[[ SUPPLIED RECORDS open ]]

===== src/loadBuffer.sv =====
`timescale 1ns/10ps
`include "lsu_cfg.svh"

module loadBuffer (
    input  logic              clk,
    input  logic              rst,
    input  memTypesPkg::LbReq lbReq,
    input  logic              invalidate,
    input  coreTypesPkg::SqN  invalidateSqN,
    output logic              mispred
);
    localparam int IdxW = $clog2(`LSU_LB_DEPTH);

    memTypesPkg::LbEntry window [`LSU_LB_DEPTH];
    logic [IdxW-1:0]     wrPtr;
    logic                reqLive;
    logic                conflict;

    assign reqLive = lbReq.valid
        && coreTypesPkg::survives(lbReq.sqN, invalidate, invalidateSqN);

    // a store hitting a younger load that already read its word
    always_comb begin
        conflict = 1'b0;
        for (int i = 0; i < `LSU_LB_DEPTH; i++) begin
            if (window[i].valid && window[i].addr == lbReq.addr
                    && coreTypesPkg::isOlder(lbReq.sqN, window[i].sqN)) begin
                conflict = 1'b1;
            end
        end
    end

    always_ff @(posedge clk) begin
        for (int i = 0; i < `LSU_LB_DEPTH; i++) begin
            if (!coreTypesPkg::survives(window[i].sqN, invalidate, invalidateSqN)) begin
                window[i].valid <= 1'b0;
            end
        end
        mispred <= reqLive && !lbReq.isLoad && conflict;
        // oldest slot gets overwritten
        if (reqLive && lbReq.isLoad) begin
            window[wrPtr] <= '{valid: 1'b1, addr: lbReq.addr, sqN: lbReq.sqN};
            wrPtr <= wrPtr + 1'b1;
        end
        if (rst) begin
            for (int i = 0; i < `LSU_LB_DEPTH; i++) begin
                window[i].valid <= 1'b0;
            end
            wrPtr <= '0;
            mispred <= 1'b0;
        end
    end

endmodule
<file path="config.mk">
export PLATFORM = sky130hd
export DESIGN_NAME = loadStoreUnit
export DESIGN_NICKNAME = d
export VERILOG_FILES = /design/src/lsu_cfg.svh /design/src/coreTypesPkg.sv /design/src/memTypesPkg.sv /design/src/loadStoreUnit.sv
export SDC_FILE = /design/constraint.sdc
export NUM_CORES = 1
export LEC_CHECK = 0
export BUFFER_PORTS_ARGS = -buffer_cell sky130_fd_sc_hd__buf_2
export CAP_MARGIN = 15
export CORE_AREA = 2 2 179 181
export DETAILED_ROUTE_END_ITERATION = 10
export DIE_AREA = 0 0 181 183
export GPL_ROUTABILITY_DRIVEN = 1
export PLACE_DENSITY = 0.66
export SLEW_MARGIN = 20
export SYNTH_ARGS = -nofsm -noshare
export SYNTH_HDL_FRONTEND = slang
export SYNTH_SLANG_ARGS = --single-unit
</file>
<file path="constraint.sdc">
create_clock -name clk -period 6.1 [get_ports clk]
set_input_delay 0.305 -clock clk [delete_from_list [all_inputs] [get_ports clk]]
set_output_delay 0.305 -clock clk [all_outputs]
set_load 0.01 [all_outputs]
</file>
`src/lsu_cfg.svh`:
```
`ifndef LSU_CFG_SVH
`define LSU_CFG_SVH

// store queue slot count is a power of two so the pointers wrap
`define LSU_SQ_DEPTH 8

// recent loads remembered for ordering checks
`define LSU_LB_DEPTH 8

// data memory size in 32-bit words
`define LSU_MEM_WORDS 256

`endif

```
`src/coreTypesPkg.sv`:
```
package coreTypesPkg;

    // circular program-order number
    typedef logic [5:0] SqN;
    typedef logic [5:0] RegTag;
    typedef logic [4:0] RegNm;

    typedef enum logic [2:0] {
        LB,
        LH,
        LW,
        LBU,
        LHU,
        SB,
        SH,
        SW
    } LsuOp;

    typedef struct packed {
        logic [31:0] srcA;
        logic [31:0] srcB;
        logic [31:0] imm;
        logic [31:0] pc;
        LsuOp        opcode;
        RegTag       tagDst;
        RegNm        nmDst;
        SqN          sqN;
        SqN          loadSqN;
        SqN          storeSqN;
    } ExUop;

    typedef struct packed {
        logic [31:0] result;
        RegTag       tagDst;
        RegNm        nmDst;
        SqN          sqN;
        logic [31:0] pc;
        logic        valid;
    } ResUop;

    typedef struct packed {
        logic        taken;
        logic [31:0] dstPc;
        SqN          sqN;
        SqN          loadSqN;
        SqN          storeSqN;
    } BranchProv;

    // a is older than b when a - b is negative as a signed value
    function automatic logic isOlder(SqN a, SqN b);
        SqN diff;
        diff = a - b;
        return $signed(diff) < 0;
    endfunction

    // flush keeps everything that is not younger than the flush point
    function automatic logic survives(SqN sqN, logic invalidate, SqN invalidateSqN);
        return !invalidate || !isOlder(invalidateSqN, sqN);
    endfunction

endpackage

```
`src/memTypesPkg.sv`:
```
package memTypesPkg;

    typedef logic [29:0] WordAddr;
    typedef logic [3:0]  ByteMask;

    // pipeline request towards the store queue
    typedef struct packed {
        logic             valid;
        logic             isLoad;
        WordAddr          addr;
        logic [31:0]      data;
        ByteMask          wmask;
        coreTypesPkg::SqN sqN;
        coreTypesPkg::SqN storeSqN;
    } MemReq;

    typedef struct packed {
        logic             valid;
        logic             isLoad;
        WordAddr          addr;
        coreTypesPkg::SqN sqN;
        coreTypesPkg::SqN loadSqN;
    } LbReq;

    // data is already lane-shifted, wmask marks the live bytes
    typedef struct packed {
        logic             valid;
        WordAddr          addr;
        logic [31:0]      data;
        ByteMask          wmask;
        coreTypesPkg::SqN sqN;
    } SqEntry;

    typedef struct packed {
        logic             valid;
        WordAddr          addr;
        coreTypesPkg::SqN sqN;
    } LbEntry;

endpackage

```
`src/storeQueue.sv`:
```
`timescale 1ns/10ps
`include "lsu_cfg.svh"

module storeQueue (
    input  logic                 clk,
    input  logic                 rst,
    input  memTypesPkg::MemReq   sqReq,
    input  logic                 invalidate,
    input  coreTypesPkg::SqN     invalidateSqN,
    input  logic [31:0]          memRdData,
    output memTypesPkg::WordAddr memRdAddr,
    output logic                 memWrEn,
    output memTypesPkg::WordAddr memWrAddr,
    output logic [31:0]          memWrData,
    output memTypesPkg::ByteMask memWrMask,
    output logic [31:0]          readData
);
    localparam int IdxW = $clog2(`LSU_SQ_DEPTH);
    localparam int CntW = IdxW + 1;

    memTypesPkg::SqEntry       entries [`LSU_SQ_DEPTH];
    memTypesPkg::SqEntry       headEntry;
    memTypesPkg::SqEntry       drained;
    logic [`LSU_SQ_DEPTH-1:0]  live;
    logic [IdxW-1:0]           head;
    logic [IdxW-1:0]           headNext;
    logic [IdxW-1:0]           pushIdx;
    logic [CntW-1:0]           count;
    logic [CntW-1:0]           kept;
    logic [CntW-1:0]           keptAfterPop;
    logic                      pop;
    logic                      push;
    memTypesPkg::WordAddr      ldAddr;
    coreTypesPkg::SqN          ldSqN;
    logic [31:0]               merged;

    function automatic logic hits(memTypesPkg::SqEntry st, memTypesPkg::WordAddr a,
                                  coreTypesPkg::SqN loadSqN);
        return st.valid && st.addr == a && coreTypesPkg::isOlder(st.sqN, loadSqN);
    endfunction

    function automatic logic [31:0] applyStore(logic [31:0] base, memTypesPkg::SqEntry st);
        logic [31:0] res;
        res = base;
        for (int b = 0; b < 4; b++) begin
            if (st.wmask[b]) begin
                res[8*b +: 8] = st.data[8*b +: 8];
            end
        end
        return res;
    endfunction

    always_comb begin
        for (int i = 0; i < `LSU_SQ_DEPTH; i++) begin
            live[i] = entries[i].valid
                && coreTypesPkg::survives(entries[i].sqN, invalidate, invalidateSqN);
        end
    end

    assign headEntry = entries[head];
    assign pop = live[head];
    assign kept = CntW'($countones(live));
    assign keptAfterPop = kept - CntW'(pop);
    assign headNext = head + IdxW'(pop);
    // survivors sit right behind the head, so a flush rolls the tail back
    assign pushIdx = headNext + keptAfterPop[IdxW-1:0];
    assign push = sqReq.valid && !sqReq.isLoad
        && coreTypesPkg::survives(sqReq.sqN, invalidate, invalidateSqN);

    assign memRdAddr = sqReq.addr;
    assign memWrEn = pop;
    assign memWrAddr = headEntry.addr;
    assign memWrData = headEntry.data;
    assign memWrMask = headEntry.wmask;

    // memory returns the word from before the last drain, so replay that drain first
    always_comb begin
        logic [IdxW-1:0] idx;
        merged = memRdData;
        if (hits(drained, ldAddr, ldSqN)) begin
            merged = applyStore(merged, drained);
        end
        for (int k = 0; k < `LSU_SQ_DEPTH; k++) begin
            idx = head + IdxW'(k);
            if (hits(entries[idx], ldAddr, ldSqN)) begin
                merged = applyStore(merged, entries[idx]);
            end
        end
    end

    always_ff @(posedge clk) begin
        for (int i = 0; i < `LSU_SQ_DEPTH; i++) begin
            if (!live[i]) begin
                entries[i].valid <= 1'b0;
            end
        end
        if (pop) begin
            entries[head].valid <= 1'b0;
        end
        if (push) begin
            entries[pushIdx] <= '{valid: 1'b1, addr: sqReq.addr, data: sqReq.data,
                                  wmask: sqReq.wmask, sqN: sqReq.sqN};
        end
        head <= headNext;
        count <= keptAfterPop + CntW'(push);
        drained <= headEntry;
        drained.valid <= pop;
        if (sqReq.valid && sqReq.isLoad) begin
            ldAddr <= sqReq.addr;
            ldSqN <= sqReq.sqN;
        end
        readData <= merged;
        if (rst) begin
            for (int i = 0; i < `LSU_SQ_DEPTH; i++) begin
                entries[i].valid <= 1'b0;
            end
            head <= '0;
            count <= '0;
            drained.valid <= 1'b0;
        end
    end

    assert property (@(posedge clk) disable iff (rst) push |-> keptAfterPop < CntW'(`LSU_SQ_DEPTH))
        else $error("store queue overflow");

    // count and valid bits must agree after every flush rollback
    assert property (@(posedge clk) disable iff (rst) (count != '0) |-> entries[head].valid)
        else $error("store queue head invalid while not empty");

endmodule

```
`config.mk`:
```
export PLATFORM = sky130hd
export DESIGN_NAME = storeQueue
export DESIGN_NICKNAME = d
export VERILOG_FILES = /design/src/coreTypesPkg.sv /design/src/memTypesPkg.sv /design/src/storeQueue.sv
export VERILOG_INCLUDE_DIRS = /design/src
export SDC_FILE = /design/constraint.sdc
export NUM_CORES = 2
export LEC_CHECK = 0
export ABC_AREA = 1
export BUFFER_PORTS_ARGS = -buffer_cell sky130_fd_sc_hd__buf_2
export CAP_MARGIN = 10
export CORE_ASPECT_RATIO = 2
export CORE_MARGIN = 1.5
export CORE_UTILIZATION = 40
export CTS_CLUSTER_DIAMETER = 50
export DETAILED_ROUTE_END_ITERATION = 6
export GPL_TIMING_DRIVEN = 0
export PLACE_DENSITY = 0.63
export SETUP_SLACK_MARGIN = 0.02
export SYNTH_ARGS = -nofsm -noshare
export SYNTH_HDL_FRONTEND = slang
export SYNTH_SLANG_ARGS = --single-unit
```
`constraint.sdc`:
```
create_clock -name clk -period 14.4 [get_ports clk]
set_input_delay 4.32 -clock clk [delete_from_list [all_inputs] [get_ports clk]]
set_output_delay 4.32 -clock clk [all_outputs]
set_load 0.005 [all_outputs]
```
==> flow_summary.html, run 1 <==
<table>
<tr><th>Metric</th><th>Value</th></tr>
<tr><th colspan="2">Outcome</th></tr>
<tr><td>Outcome</td><td>stopped before the end</td></tr>
<tr><td>Last stage reached</td><td>global routing</td></tr>
<tr><td>Tool error message</td><td>[ERROR GRT-0116] Global routing finished with congestion. Check the congestion regions in the DRC Viewer.</td></tr>
<tr><th colspan="2">Placement</th></tr>
<tr><td>DP Wirelength</td><td>355000 microns</td></tr>
<tr><td>Cell total after placement</td><td>approximately 10000</td></tr>
<tr><td>Worst setup timing slack at the placement stage</td><td>2.65 ns</td></tr>
<tr><td>Area post-placement</td><td>between 50000 and 60000 sq um</td></tr>
<tr><td>Number of port buffers</td><td>between 200 and 250</td></tr>
<tr><td>Routability Congestion</td><td>approximately 1.3</td></tr>
<tr><th colspan="2">Yosys</th></tr>
<tr><td>Yosys warnings</td><td>0</td></tr>
<tr><td>Sequential-to-total area share from yosys stat</td><td>38.2%</td></tr>
<tr><td>Most frequently used flop master after synthesis</td><td>sky130_fd_sc_hd__edfxtp_1</td></tr>
<tr><td>Distinct cell type count after synthesis</td><td>63</td></tr>
<tr><td>Net count after synthesis</td><td>around 8100</td></tr>
<tr><td>Top cell types by occurrence after synthesis</td><td>sky130_fd_sc_hd__nand2_1 (3156), sky130_fd_sc_hd__nand3_1 (982), sky130_fd_sc_hd__o21ai_0 (695)</td></tr>
<tr><td>Cell count after synthesis</td><td>7898</td></tr>
<tr><td>Post-synthesis instance area</td><td>roughly 54000 sq um</td></tr>
<tr><td>Share of synthesized flip-flops with an asynchronous set or reset</td><td>0%</td></tr>
<tr><td>Yosys top cell area share</td><td>between 30% and 40%</td></tr>
<tr><td>EDFF count, synth</td><td>612</td></tr>
<tr><td>Post-Synthesis Mean Instance Area</td><td>a little under 7 sq um</td></tr>
<tr><td>Dominant cell type by area after synthesis</td><td>sky130_fd_sc_hd__edfxtp_1</td></tr>
<tr><td>Total of flip-flops plus latches after synthesis</td><td>728</td></tr>
<tr><td>Largest cells by area after synthesis</td><td>sky130_fd_sc_hd__edfxtp_1 (34%), sky130_fd_sc_hd__nand2_1 (22%), sky130_fd_sc_hd__nand3_1 (9.1%), sky130_fd_sc_hd__o21ai_0 (6.4%), sky130_fd_sc_hd__dfxtp_1 (4.3%)</td></tr>
<tr><td>Cell with the most instances after synthesis</td><td>sky130_fd_sc_hd__nand2_1</td></tr>
<tr><th colspan="2">Clock tree</th></tr>
<tr><td>Gates resized, CTS repair</td><td>0</td></tr>
<tr><td>Number of buffers between clock root and the deepest sink</td><td>3</td></tr>
<tr><td>Clock tree sinks</td><td>728</td></tr>
<tr><td>Number of buffers inserted for hold repair after clock tree synthesis</td><td>0</td></tr>
<tr><td>CTS Root Cell</td><td>sky130_fd_sc_hd__clkbuf_16</td></tr>
<tr><td>Post-CTS setup buffer count</td><td>0</td></tr>
<tr><td>Maximum level of the CTS H-tree</td><td>3</td></tr>
<tr><td>CTS buffer count</td><td>just under 80</td></tr>
<tr><th colspan="2">Floorplan</th></tr>
<tr><td>Ports placed on the boundary</td><td>250</td></tr>
<tr><td>Overall die height</td><td>approximately 520 microns</td></tr>
<tr><td>Placement Rows</td><td>190</td></tr>
<tr><td>Die Width</td><td>between 200 and 300 microns</td></tr>
<tr><td>Initial core utilization</td><td>40.3%</td></tr>
<tr><th colspan="2">Global routing</th></tr>
<tr><td>Wire length of the first global-routing pass</td><td>806000 microns</td></tr>
<tr><td>GRT Residual Overflow</td><td>about 5200</td></tr>
<tr><td>Largest net degree at the start of global routing</td><td>25</td></tr>
<tr><td>Global-route usage over all layers</td><td>80.0%</td></tr>
<tr><td>Vias in the first global route</td><td>~80000</td></tr>
</table>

[[ SUPPLIED RECORDS closed ]]

#### ACTIVITY
Return every line above that contains the word "ldSqN".

#### SOLUTION TO THIS EXERCISE
    coreTypesPkg::SqN          ldSqN;
        if (hits(drained, ldAddr, ldSqN)) begin
            if (hits(entries[idx], ldAddr, ldSqN)) begin
            ldSqN <= sqReq.sqN;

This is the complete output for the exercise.